About 2 weeks ago, these GEITP pages described how a plant receives a signal that “it is getting stressed by dehydration (drought).” The root-derived CLE25 peptide moves from the roots to the leaves, where it induces (leaf) stomatal closure by modulating abscissic acid (ABA) accumulation –– thereby enhancing resistance to dehydration stress. Herein, the “gene-environment interactions” topic again involves ABA: perennial plants living in temperate zones must respond to colder temperatures by going into a state of dormancy, which prevents growth during wintertime. Release from dormancy in the spring then enables reinitiation of growth, when favorable conditions return.

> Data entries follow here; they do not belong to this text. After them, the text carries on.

What follows belongs to an exercise in optimizing a design on an open flow for small area; a production flow would make more cautious choices. RTL that was checked went through simulation tests only; none was proved equivalent to the original. Power and IR drop assume default switching activity.

the previous run:
## mips_multicycle_core
module mips_multicycle_core #(
  parameter int                    ADDR_WIDTH = 32,
  parameter logic [ADDR_WIDTH-1:0] RESET_PC   = '0,
  parameter int                    NUM_REGS   = 32
) (
  input  logic                  clk,
  input  logic                  rst,
  output logic                  mem_req,
  output logic                  mem_we,
  output logic [ADDR_WIDTH-1:0] mem_addr,
  output logic [31:0]           mem_wdata,
  input  logic [31:0]           mem_rdata,
  input  logic                  mem_ready,
  output logic                  halted
);
  localparam int NR = 31;    
  typedef enum logic [2:0] {
    S_CLR,
    S_FETCH,
    S_READ,
    S_WRITE,
    S_ADDR,
    S_MEM,
    S_BEQ1,
    S_HALT
  } state_t;
  state_t           r_state;
  logic [29:0]      r_pc;        
  logic [4:0]       r_p;         
  logic             r_clr1;      
  logic [31:0]      r_x;
  logic [31:0]      r_y;
  logic [28:0]      r_ir;        
  logic             r_gs;        
  logic             r_gt;        
  logic [NR*32-1:0] r_ring;
  logic        w_op5, w_op3, w_op2;
  logic        w_lw, w_sw, w_addi, w_beq, w_r, w_need_t;
  ...
export LEC_CHECK = 0
export CAP_MARGIN = 20
export CORE_MARGIN = 2
export CORE_UTILIZATION = 60
export SLEW_MARGIN = 20
create_clock -name core_clock -period 10.0 [get_ports {clk}]
standard.sh (not shown) runs the stock make flow with config.mk's settings and CLKGATE_MAP_FILE= SYNTH_SCRIPT=/design/flow/synth_recipe.tcl, a recipe that flattens the netlist after the stock synthesis.
==> flow/flow/run.sh <==
#!/bin/bash
# Own flow: the standard layout (standard.sh) with smaller port buffers and
# no CTS dummy loads. Each tool's output is logged in this folder.
set -e
export BUFFER_PORTS_ARGS="-buffer_cell sky130_fd_sc_hd__buf_1"
export CTS_ARGS="-sink_clustering_enable -repair_clock_nets -dont_use_dummy_load -buf_list sky130_fd_sc_hd__clkbuf_8 -sink_clustering_size 16 -sink_clustering_max_diameter 60"
cp standard.sh standard_copy.txt
cp config.mk config_copy.txt
bash standard.sh > standard.log 2>&1
The previous run finished every step from synthesis to the final layout, and the layout passed the timing, DRC and antenna checks.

Thus, shorter photoperiods –– as winter approaches –– induce growth cessation, formation of a bud that encloses the arrested leaf primordia, shoot apical meristem (plant tissue loccated mostly at the growing tips of roots and shoots and in the cambium –– consisting of actively dividing cells that form new tissue), and bud dormancy. However, longer photoperiods alone cannot promote growth in dormant buds. Instead, prolonged exposure to low temperatures is required to release dormancy. Authors [see attached particle] demonstrate that blockage of symplastic communication (the plant’s symplast is the inner side of the plasma membrane in which water and low-molecular-weight solutes can freely diffuse), mediated by the action of ABA, is part of the photoperiodically-controlled dormancy mechanism in aspen trees.
Photoperiodic regulation of dormancy is mechanistically distinct from autumnal growth cessation. Dormancy sets in when symplastic intercellular communication through plasmodesmata (narrow threads of cytoplasm that pass through the cell walls of adjacent plant cells, thereby allowing communication between them) become blocked by a process dependent on the phytohormone ABA. This communication blockage prevents growth-promoting signals from accessing the meristem. Therefore, precocious growth is not allowed during dormancy. Dormancy (the phenotypic response), which supports robust survival of the aspen tree in winter, is due to loss of access to growth-promoting signals (the environmental stimulus).